C-RUI: Tolerance to Damage: Examining Genetic Architecture and Selection of Candidate Traits Using Hybrid Willows
Vassar College, Poughkeepsie NY
Investigators
Abstract
0108172 Fritz It is well know that some plant species tolerate damage by herbivores more than others, but information about how natural selection acts to change the expression of tolerance is scarce. In this project, the investigators use a hybrid willow system to examine the role of tolerance to damage as an adaptive response to browsing herbivores. The researchers will evaluate traits that confer tolerance to damage, measure the selection gradient for those traits in F2 hybrids, determine the sets of trait combinations that are generally favored by selection, use six genetic classes of willows to investigate the genetic architecture of tolerance and its traits, and determine how plant age alters tolerance and its mechanisms.
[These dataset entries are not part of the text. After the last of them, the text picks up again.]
**src/rtl/uart_rx_oversampler.sv**
```systemverilog
// uart_rx_oversampler: 8N1 UART receiver sampled at OVERSAMPLE x baud, one-byte holding register with framing/overrun flags.
module uart_rx_oversampler #(
    parameter int OVERSAMPLE = 16,
    parameter int DATA_BITS  = 8
) (
    input  logic                 sam_clk,
    input  logic                 reset,
    input  logic                 rx,
    input  logic                 rx_ack,
    output logic [DATA_BITS-1:0] rx_data,
    output logic                 rx_valid,
    output logic                 frame_err,
    output logic                 overrun,
    output logic                 busy
);
    localparam int CW = $clog2(OVERSAMPLE);
    localparam int BW = DATA_BITS > 1 ? $clog2(DATA_BITS) : 1;
    typedef enum logic [2:0] {IDLE, START, DATA, STOP, BRK} state_t;
    state_t               state_q;
    logic                 rx_meta_q, rx_s_q, deliver_q;
    logic [CW-1:0]        cnt_q;
    logic [BW-1:0]        bitn_q;
    logic [DATA_BITS-1:0] shift_q, rx_data_q;
    logic                 rx_valid_q, frame_err_q, overrun_q, busy_q;
    logic                 mid, last;
    assign mid       = cnt_q == CW'(OVERSAMPLE / 2 - 1);
    assign last      = cnt_q == CW'(OVERSAMPLE - 1);
    assign rx_data   = rx_data_q;
    assign rx_valid  = rx_valid_q;
    assign frame_err = frame_err_q;
    assign overrun   = overrun_q;
    assign busy      = busy_q;
    always_ff @(posedge sam_clk or negedge reset) begin
        if (!reset) begin
            rx_meta_q   <= 1'b1;
            rx_s_q      <= 1'b1;
            state_q     <= IDLE;
            cnt_q       <= '0;
            bitn_q      <= '0;
            shift_q     <= '0;
            deliver_q   <= 1'b0;
            rx_data_q   <= '0;
            rx_valid_q  <= 1'b0;
            frame_err_q <= 1'b0;
            overrun_q   <= 1'b0;
            busy_q      <= 1'b0;
        end else begin
            rx_meta_q   <= rx;
            rx_s_q      <= rx_meta_q;
            deliver_q   <= 1'b0;
            frame_err_q <= 1'b0;
            cnt_q       <= cnt_q + CW'(1);
            case (state_q)
                IDLE: begin
                    cnt_q <= '0;
                    if (!rx_s_q) begin
                        state_q <= START;
                        busy_q  <= 1'b1;
                    end
                end
                START: if (mid) begin
                    cnt_q   <= '0;
                    bitn_q  <= '0;
                    state_q <= rx_s_q ? IDLE : DATA;
                    busy_q  <= !rx_s_q;
                end
                DATA: if (last) begin
                    cnt_q           <= '0;
                    shift_q[bitn_q] <= rx_s_q;
                    if (bitn_q == BW'(DATA_BITS - 1))
                        state_q <= STOP;
                    else
                        bitn_q <= bitn_q + BW'(1);
                end
                STOP: if (last) begin
                    cnt_q       <= '0;
                    deliver_q   <= rx_s_q;
                    frame_err_q <= !rx_s_q;
                    state_q     <= rx_s_q ? IDLE : BRK;
                    busy_q      <= !rx_s_q;
                end
                default: begin
                    // line held low after a bad stop bit must not start a new frame
                    cnt_q <= '0;
                    if (rx_s_q) begin
                        state_q <= IDLE;
                        busy_q  <= 1'b0;
                    end
                end
            endcase
            if (deliver_q && (!rx_valid_q || rx_ack)) begin
                rx_data_q  <= shift_q;
                rx_valid_q <= 1'b1;
            end else if (rx_ack) begin
                rx_valid_q <= 1'b0;
            end
            if (deliver_q && rx_valid_q && !rx_ack)
                overrun_q <= 1'b1;
            else if (rx_ack && rx_valid_q)
                overrun_q <= 1'b0;
        end
    end
endmodule

```
--- config.mk ---
export PLATFORM = sky130hd
export DESIGN_NAME = psd_frame_counter
export DESIGN_NICKNAME = d
export VERILOG_FILES = /design/src/rtl/psd_frame_counter.sv
export SDC_FILE = /design/constraint.sdc
export NUM_CORES = 1
export LEC_CHECK = 0
export BUFFER_PORTS_ARGS = -buffer_cell sky130_fd_sc_hd__buf_2
export CAP_MARGIN = 20
export CORE_UTILIZATION = 48
export CTS_CLUSTER_SIZE = 8
export DETAILED_ROUTE_END_ITERATION = 10
export PLACE_DENSITY_LB_ADDON = 0.3
export SETUP_SLACK_MARGIN = 0.1
export SLEW_MARGIN = 0
export SYNTH_ARGS = -nofsm -noshare
export SYNTH_HDL_FRONTEND = slang
export SYNTH_SLANG_ARGS = --single-unit
export TNS_END_PERCENT = 1
--- constraint.sdc ---
create_clock -name clk -period 2.6 [get_ports clk]
set_clock_uncertainty 0.2 [all_clocks]
set_input_delay 0.26 -clock clk [delete_from_list [all_inputs] [get_ports clk]]
set_output_delay 0.26 -clock clk [all_outputs]
set_load 0.02 [all_outputs]
## src/rtl/lms_ctr_gpo.sv

```systemverilog
// ============================================================================
// Module   : lms_ctr_gpo
// Brief    : Avalon-MM general-purpose output port with DATA/SET/CLEAR
//            registers and a re-triggerable timed one-shot pulse engine.
// Revision : 1.0 - initial release
// ============================================================================
`default_nettype none

module lms_ctr_gpo #(
    parameter int          WIDTH        = 8,
    parameter logic [31:0] RESET_VALUE  = 32'h0,
    parameter int          CNT_W        = 16,
    parameter int          PULSE_CYCLES = 1000
) (
    input  logic             clk,
    input  logic             reset,
    input  logic [1:0]       address,
    input  logic             chipselect,
    input  logic             write_n,
    input  logic [31:0]      writedata,
    output logic [31:0]      readdata,
    output logic [WIDTH-1:0] out_port,
    output logic             pulse_busy
);

    localparam logic [WIDTH-1:0] c_RESET_VALUE  = RESET_VALUE[WIDTH-1:0];
    localparam logic [CNT_W-1:0] c_PULSE_CYCLES = CNT_W'(PULSE_CYCLES);
    localparam logic [CNT_W-1:0] c_CNT_ONE      = CNT_W'(1);

    localparam logic [1:0] c_ADDR_DATA  = 2'd0;
    localparam logic [1:0] c_ADDR_SET   = 2'd1;
    localparam logic [1:0] c_ADDR_CLEAR = 2'd2;
    localparam logic [1:0] c_ADDR_PULSE = 2'd3;

    typedef enum logic [0:0] {
        S_IDLE   = 1'b0,
        S_ACTIVE = 1'b1
    } state_t;

    state_t            r_state;
    state_t            w_state_next;
    logic [WIDTH-1:0]  r_data;
    logic [WIDTH-1:0]  w_data_next;
    logic [WIDTH-1:0]  r_mask;
    logic [WIDTH-1:0]  w_mask_next;
    logic [CNT_W-1:0]  r_cnt;
    logic [CNT_W-1:0]  w_cnt_next;
    logic [31:0]       r_readdata;
    logic [31:0]       w_readdata_next;
    logic [WIDTH-1:0]  r_out;
    logic              r_busy;

    logic              w_wr;
    logic [WIDTH-1:0]  w_wd;
    logic              w_pulse_load;
    logic              w_unused;

    assign w_wr         = chipselect & ~write_n;
    assign w_wd         = writedata[WIDTH-1:0];
    assign w_pulse_load = w_wr && (address == c_ADDR_PULSE) && (w_wd != '0);
    assign w_unused     = ^{1'b0, writedata};

    // Register file write path
    always_comb begin
        w_data_next = r_data;
        if (w_wr) begin
            case (address)
                c_ADDR_DATA:  w_data_next = w_wd;
                c_ADDR_SET:   w_data_next = r_data | w_wd;
                c_ADDR_CLEAR: w_data_next = r_data & ~w_wd;
                default:      w_data_next = r_data;
            endcase
        end
    end

    // Pulse engine; a PULSE write always beats the expiry on the same edge
    always_comb begin
        w_state_next = r_state;
        w_mask_next  = r_mask;
        w_cnt_next   = r_cnt;
        case (r_state)
            S_IDLE: begin
                if (w_pulse_load) begin
                    w_state_next = S_ACTIVE;
                    w_mask_next  = r_mask | w_wd;
                    w_cnt_next   = c_PULSE_CYCLES;
                end
            end
            S_ACTIVE: begin
                if (w_pulse_load) begin
                    w_mask_next = r_mask | w_wd;
                    w_cnt_next  = c_PULSE_CYCLES;
                end else if (r_cnt == c_CNT_ONE) begin
                    w_state_next = S_IDLE;
                    w_mask_next  = '0;
                    w_cnt_next   = '0;
                end else begin
                    w_cnt_next = r_cnt - c_CNT_ONE;
                end
            end
            default: begin
                w_state_next = S_IDLE;
                w_mask_next  = '0;
                w_cnt_next   = '0;
            end
        endcase
    end

    // Read mux samples pre-write register values
    always_comb begin
        w_readdata_next = '0;
        if (address == c_ADDR_PULSE) begin
            w_readdata_next[WIDTH-1:0] = r_mask;
        end else begin
            w_readdata_next[WIDTH-1:0] = r_data;
        end
    end

    always_ff @(posedge clk) begin
        if (reset) begin
            r_state    <= S_IDLE;
            r_data     <= c_RESET_VALUE;
            r_mask     <= '0;
            r_cnt      <= '0;
            r_readdata <= '0;
            r_out      <= c_RESET_VALUE;
            r_busy     <= 1'b0;
        end else begin
            r_state    <= w_state_next;
            r_data     <= w_data_next;
            r_mask     <= w_mask_next;
            r_cnt      <= w_cnt_next;
            r_readdata <= w_readdata_next;
            r_out      <= w_data_next | w_mask_next;
            r_busy     <= (w_state_next == S_ACTIVE);
        end
    end

    assign readdata   = r_readdata;
    assign out_port   = r_out;
    assign pulse_busy = r_busy;

endmodule

`default_nettype wire

```
### config.mk
export PLATFORM = sky130hd
export DESIGN_NAME = rr_arb4
export DESIGN_NICKNAME = d
export VERILOG_FILES = /design/src/rtl/rr_arb4.sv
export SDC_FILE = /design/constraint.sdc
export NUM_CORES = 1
export LEC_CHECK = 0
export BUFFER_PORTS_ARGS = -buffer_cell sky130_fd_sc_hd__buf_2
export CORE_AREA = 3 3 40 42
export CTS_CLUSTER_DIAMETER = 120
export DETAILED_ROUTE_END_ITERATION = 7
export DIE_AREA = 0 0 43 45
export PLACE_DENSITY = 0.62
export SYNTH_ARGS = -nofsm -noshare
export SYNTH_HDL_FRONTEND = slang
export SYNTH_SLANG_ARGS = --single-unit
### constraint.sdc
create_clock -name clk -period 1.6 [get_ports clk]
set_input_delay 0.16 -clock clk [delete_from_list [all_inputs] [get_ports clk]]
set_output_delay 0.16 -clock clk [all_outputs]
set_load 0.05 [all_outputs]
===== src/rtl/mem_access_stage.sv =====
// RISC-V MEM stage: data-memory request/handshake, byte lanes, load formatting, MEM/WB register.
// Optional `define MISALIGN_TRAP_EN suppresses misaligned accesses and reports them on misalign_W.
module mem_access_stage #(
  parameter int unsigned ADDR_WIDTH = 32,
  parameter int unsigned DAT_WIDTH  = 32
) (
  input  logic                  clk,
  input  logic                  rst_n,
  input  logic                  valid_M,
  input  logic                  MemRead_M,
  input  logic                  MemWrite_M,
  input  logic                  MemtoReg_M,
  input  logic                  RegWrite_M,
  input  logic [2:0]            funct3_M,
  input  logic [4:0]            rd_M,
  input  logic [DAT_WIDTH-1:0]  ALU_result_M,
  input  logic [DAT_WIDTH-1:0]  wdata_M,
  input  logic [ADDR_WIDTH-1:0] PC_4M,
  output logic                  dmem_req,
  output logic                  dmem_we,
  output logic [ADDR_WIDTH-1:0] dmem_addr,
  output logic [3:0]            dmem_be,
  output logic [DAT_WIDTH-1:0]  dmem_wdata,
  input  logic [DAT_WIDTH-1:0]  dmem_rdata,
  input  logic                  dmem_ready,
  output logic                  stall_M,
  output logic                  valid_W,
  output logic                  MemtoReg_W,
  output logic                  RegWrite_W,
  output logic [4:0]            rd_W,
  output logic [ADDR_WIDTH-1:0] PC_4W,
  output logic [DAT_WIDTH-1:0]  ALU_result_W,
`ifdef MISALIGN_TRAP_EN
  output logic                  misalign_W,
`endif
  output logic [DAT_WIDTH-1:0]  rdata_W
);

  typedef enum logic {S_IDLE, S_WAIT} state_t;

  state_t state_q, state_d;

  logic [1:0]           off;
  logic                 is_byte, is_half;
  logic                 mem_op, misalign, access;
  logic [7:0]           ld_byte;
  logic [15:0]          ld_half;
  logic [DAT_WIDTH-1:0] ld_fmt;

  logic                  valid_q, valid_d;
  logic                  memtoreg_q, memtoreg_d;
  logic                  regwrite_q, regwrite_d;
  logic                  misalign_q, misalign_d;
  logic [4:0]            rd_q, rd_d;
  logic [ADDR_WIDTH-1:0] pc4_q, pc4_d;
  logic [DAT_WIDTH-1:0]  alu_q, alu_d;
  logic [DAT_WIDTH-1:0]  rdata_q, rdata_d;

  always_comb begin
    off     = ALU_result_M[1:0];
    is_byte = (funct3_M[1:0] == 2'b00);
    is_half = (funct3_M[1:0] == 2'b01);
    mem_op  = valid_M & (MemRead_M | MemWrite_M);
`ifdef MISALIGN_TRAP_EN
    misalign = mem_op & ((is_half & off[0]) | (!is_byte && !is_half && (off != 2'b00)));
`else
    misalign = 1'b0;
`endif
    access = mem_op & !misalign;
  end

  // Request/stall gated by rst_n so an abandoned access is dropped immediately.
  always_comb begin
    state_d  = state_q;
    dmem_req = rst_n & (access | (state_q == S_WAIT));
    stall_M  = rst_n & access & !dmem_ready;
    dmem_we  = MemWrite_M;
    case (state_q)
      S_IDLE: if (access && !dmem_ready) state_d = S_WAIT;
      S_WAIT: if (dmem_ready) state_d = S_IDLE;
      default: state_d = S_IDLE;
    endcase
  end

  always_comb begin
    dmem_addr  = {ALU_result_M[ADDR_WIDTH-1:2], 2'b00};
    dmem_be    = 4'b1111;
    dmem_wdata = wdata_M;
    if (MemWrite_M) begin
      if (is_byte) begin
        dmem_be    = 4'b0001 << off;
        dmem_wdata = {4{wdata_M[7:0]}};
      end else if (is_half) begin
        dmem_be    = off[1] ? 4'b1100 : 4'b0011;
        dmem_wdata = {2{wdata_M[15:0]}};
      end
    end
  end

  always_comb begin
    case (off)
      2'd0:    ld_byte = dmem_rdata[7:0];
      2'd1:    ld_byte = dmem_rdata[15:8];
      2'd2:    ld_byte = dmem_rdata[23:16];
      default: ld_byte = dmem_rdata[31:24];
    endcase
    ld_half = off[1] ? dmem_rdata[31:16] : dmem_rdata[15:0];
    case (funct3_M)
      3'b000:  ld_fmt = {{24{ld_byte[7]}}, ld_byte};
      3'b100:  ld_fmt = {24'h0, ld_byte};
      3'b001:  ld_fmt = {{16{ld_half[15]}}, ld_half};
      3'b101:  ld_fmt = {16'h0, ld_half};
      default: ld_fmt = dmem_rdata;
    endcase
  end

  // A stall inserts a bubble: only valid/RegWrite drop, payload fields hold.
  always_comb begin
    valid_d    = valid_q;
    memtoreg_d = memtoreg_q;
    regwrite_d = regwrite_q;
    misalign_d = misalign_q;
    rd_d       = rd_q;
    pc4_d      = pc4_q;
    alu_d      = alu_q;
    rdata_d    = rdata_q;
    if (stall_M) begin
      valid_d    = 1'b0;
      regwrite_d = 1'b0;
    end else begin
      valid_d    = valid_M;
      memtoreg_d = MemtoReg_M;
      regwrite_d = RegWrite_M & valid_M & !misalign;
      misalign_d = misalign;
      rd_d       = rd_M;
      pc4_d      = PC_4M;
      alu_d      = ALU_result_M;
      rdata_d    = (valid_M && MemRead_M && !misalign) ? ld_fmt : '0;
    end
  end

  always_ff @(posedge clk) begin
    if (!rst_n) begin
      state_q    <= S_IDLE;
      valid_q    <= 1'b0;
      memtoreg_q <= 1'b0;
      regwrite_q <= 1'b0;
      misalign_q <= 1'b0;
      rd_q       <= '0;
      pc4_q      <= '0;
      alu_q      <= '0;
      rdata_q    <= '0;
    end else begin
      state_q    <= state_d;
      valid_q    <= valid_d;
      memtoreg_q <= memtoreg_d;
      regwrite_q <= regwrite_d;
      misalign_q <= misalign_d;
      rd_q       <= rd_d;
      pc4_q      <= pc4_d;
      alu_q      <= alu_d;
      rdata_q    <= rdata_d;
    end
  end

  assign valid_W      = valid_q;
  assign MemtoReg_W   = memtoreg_q;
  assign RegWrite_W   = regwrite_q;
  assign rd_W         = rd_q;
  assign PC_4W        = pc4_q;
  assign ALU_result_W = alu_q;
  assign rdata_W      = rdata_q;
`ifdef MISALIGN_TRAP_EN
  assign misalign_W   = misalign_q;
`else
  logic unused_misalign;
  assign unused_misalign = misalign_q;
`endif

endmodule


===== config.mk =====
export PLATFORM = sky130hd
export DESIGN_NAME = mem_access_stage
export DESIGN_NICKNAME = d
export VERILOG_FILES = /design/src/rtl/mem_access_stage.sv
export SDC_FILE = /design/constraint.sdc
export NUM_CORES = 1
export LEC_CHECK = 0
export ABC_AREA = 1
export CORE_AREA = 4 4 125 127
export CTS_BUF_LIST = sky130_fd_sc_hd__clkbuf_4 sky130_fd_sc_hd__clkbuf_8
export CTS_CLUSTER_DIAMETER = 100
export DETAILED_ROUTE_END_ITERATION = 10
export DIE_AREA = 0 0 129 131
export DONT_BUFFER_PORTS = 1
export GPL_TIMING_DRIVEN = 0
export HOLD_SLACK_MARGIN = 0.12
export PLACE_DENSITY = 0.6
export SYNTH_ARGS = -nofsm -noshare
export SYNTH_HDL_FRONTEND = slang
export SYNTH_SLANG_ARGS = --single-unit

===== constraint.sdc =====
create_clock -name clk -period 1.35 [get_ports clk]
set_input_delay 0.2025 -clock clk [delete_from_list [all_inputs] [get_ports clk]]
set_output_delay 0.2025 -clock clk [all_outputs]
set_load 0.01 [all_outputs]

==> results.json <==
{
  "run_status": "finished, final reports clean",
  "layout-area-overhead-vs-synth_pct": 30.91,
  "nets": 996,
  "cts_tree": "yes",
  "min_period_ns": 1.300,
  "total_clock_buffers_created_by_cts": 9,
  "ir_worst_vdd_mv": 0.4137,
  "multiplexer_fraction_of_the_synthesized_cell_area_pct": 0,
  "io_pins": 319,
  "slew_violations": 0,
  "leakagePower_nw": 3.304,
  "ys_seq_area_share_pct": 42.19,
  "dieWidth_um": 129,
  "placementRows": 44,
  "pre_cts_ws_ns": -0.2414,
  "setup_tns_ns": 0,
  "detail-route-antenna-nets": 0,
  "design.die.area_mm2": 0.01690,
  "timing.hold.worst.start": "funct3_M[2]",
  "ys_ff_latch": 105,
  "timing.critical_path.arrival_ns": 1.10,
  "pwr_density_cell_mw_per_mm2": 1071,
  "clock.fmax_mhz": 769.2,
  "clock_skew_ns": 0,
  "start_util_pct": 34.54,
  "grt_pass1_wl_um": 27050,
  "drt_pre_antenna_iters": 4,
  "cts-root-to-sink-buffers": 2,
  "clock_sinks": 105,
  "cts_max_level": 3,
  "post_synthesis_cells": 739,
  "synth-simple-area-share_pct": 39.55,
  "antenna_found_initial": 1,
  "wl_per_cell_um": 17.92,
  "core_mm2": 0.01442,
  "via_per_inst": 4.865,
  "synth_adder_area_share_pct": 0,
  "finalHoldViolCount": 0,
  "first_global_vias": 4941,
  "clock_insertion_delay_at_the_later_pin_of_the_skew_report_ns": 0.37,
  "mostFrequentLayoutCells": "nand2_1 (323), dfxtp_1 (105), nand3_1 (100), dlygate4sd3_1 (100), buf_4 (51)",
  "hold_path_class": "in2reg",
  "globalRouteMet2Util_pct": 38.02,
  "dp.final_hpwl_um": 14170,
  "report.power.total_w": 0.006987,
  "cts_root_buf": "clkbuf_8",
  "grt-ovfl-total": 0,
  "global_route.usage.total_pct": 20.95,
  "route.detailed.drc": 0,
  "unrepaired_setup_endpoints_after_global_routing": "false",
  "worst_setup_path_end_kind": "output port",
  "synth_top_family_by_area": "simple AND/OR/NAND/NOR gates",
  "mostFrequentLayoutCell": "nand2_1",
  "worstSetupStartpoint": "funct3_M[1]",
  "yosys.area_share.xor_xnor_pct": 0,
  "min_period_over_period_pct": 96.30,
  "clkTransAtPathRegs_ns": 0.10,
  "hold-worst-slack_ns": 0.1263,
  "dieHeight_um": 131,
  "detailroute.via_count": 5069,
  "setup_slack_ns": 0.05000,
  "grt_start_max_net_pins": 19,
  "gpl.final_weighted_congestion": 0.9145,
  "synthDistinctLibCells": 26,
  "synth.cell_area_mm2": 0.004982,
  "critPathLaunchType": "input port",
  "max-cap-violations": 0,
  "syn_area_per_cell_um2": 6.742,
  "number_of_drc_violations_after_detailed_routing_iteration_0": 247,
  "drive_gt1_share_pct": 12.60,
  "timing.critical_path.fanout_max": 10,
  "setup.worst_path.class": "in2out",
  "buffer_ports.inserted": 0,
  "grt-busiest-layer": "met2",
  "utilization_pct": 45.22,
  "wl_um": 18680,
  "grt_use_met1_pct": 22.02,
  "crit_required_ns": 1.15,
  "yosysWarnings": 0,
  "setup-violations-final": 0,
  "globalRouteMet3Util_pct": 6.789,
  "area_fraction_in_compound_gates_after_synthesis_pct": 4.219,
  "r2r-start": "state_q$_SDFF_PN0_"
}
## area by class of cell
type,instances,area (um2)
Multi-Input combinational cell,513,2207
Fill cell,1462,7901
Antenna cell,1,2.502
Inverter,42,160.2
Tap cell,184,230.2
Timing Repair Buffer,102,1016
Buffer,79,558.0
Sequential cell,105,2102
Clock inverter,6,115.1
Clock buffer,10,131.4
## final timing paths
kind,end,slack (ns),cells past startpoint
max,dmem_wdata[10],0.05,6
min,rdata_W[15]$_SDFFE_PN0N_,0.13,5
max reg2reg,state_q$_SDFF_PN0_,0.67,2
min reg2reg,rdata_W[1]$_SDFFE_PN0N_,0.50,2
## cell usage after synthesis
master / instances / area (um2)
a21oi_1: 7 / 35.03
a32oi_1: 1 / 8.760
buf_1: 1 / 3.750
buf_2: 15 / 75.07
buf_4: 50 / 375.4
buf_6: 4 / 45.04
clkbuf_1: 10 / 37.54
clkinv_1: 1 / 3.750
clkinv_2: 1 / 5.000
conb_1: 1 / 3.750
dfxtp_1: 105 / 2102
inv_1: 36 / 135.1
inv_2: 4 / 15.01
nand2_1: 324 / 1216
nand2_2: 1 / 6.260
nand2_4: 2 / 22.52
nand3_1: 100 / 500.5
nand3_2: 2 / 20.02
nand3_4: 1 / 17.52
nand4_1: 1 / 6.260
nor2_1: 39 / 146.4
nor2_2: 2 / 12.51
nor2_4: 2 / 22.52
o211ai_1: 7 / 52.55
o21ai_0: 21 / 105.1
o221ai_1: 1 / 8.760
## cell families after synthesis
kind of cell | after synthesis
AO/OA/AOI/OAI | 37
other | 1
buffers and inverters | 122
AND/OR/NAND/NOR | 474
flip-flops | 105
## where the power goes
part	total (W)	internal, W	leakage (nW)	switching, W
Combinational	0.00110	0.000504	2.31	0.000596
Clock	0.00240	0.00127	0.126	0.00113
Sequential	0.00349	0.00327	0.867	0.000217
## state kept, by name (all words and copies together), names as in the netlist
signal        cells
rdata_W          32
valid_W           1
rd_W              5
state_q           1
MemtoReg_W        1
PC_4W            32
RegWrite_W        1
ALU_result_W     32
## per-stage QoR
step           std cells  cell area (um2)
2_1_floorplan        740             4986
3_3_place_gp         924             5216
3_5_place_dp         924             5216
4_1_cts             1039             6482
5_1_grt             1042             6523
6_report            1042             6523
## routing by layer
metal	vias to the layer above	share of wire, %	routed length, um
met1	2269	35	6475
li1	2494	-	-
met4	0	3.6	663
met2	268	51	9602
met5	-	0	0
met3	38	10	1936
## timing repair
| item | in CTS | in global routing |
|---|---|---|
| resized for setup | 9 | 8 |
| pin swaps | 1 | 2 |
| endpoints found under the setup margin | 26 | 28 |
| buffers inserted | 0 | 2 |
| cloned | 0 | 0 |
| endpoints found under the hold margin | 99 | 0 |
| hold buffers | 100 | 0 |
## worst max-delay path: stages
cell,delay [ns]
buf_6,0.13
inv_2,0.06
nand2_1,0.13
nor2_4,0.06
buf_6,0.13
o21ai_0,0.37
No activity file was read; power rests on OpenSTA's default activity.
To evaluate these aspects of tolerance to damage, plant cuttings propagated from controlled crosses will be grown in common gardens, given a treatment of either 50% shoot damage or 0% shoot damage, and evaluated for fitness responses and for traits that confer fitness. By measuring the selection gradient for candidate traits of tolerance, the researchers will elucidate the role that natural selection can play in the evolution of tolerance to damage. In addition, they will assess how past selection has shaped the expression of tolerance traits in each parental species. By determining how tolerance to damage is expressed, they can evaluate the influence of epistasis on the evolution of tolerance, as well as the presence or absence of additive genetic variance between the two plant species. These findings will provide insight into the potential for hybridization to enhance the adaptive responses of plants to herbivore damage.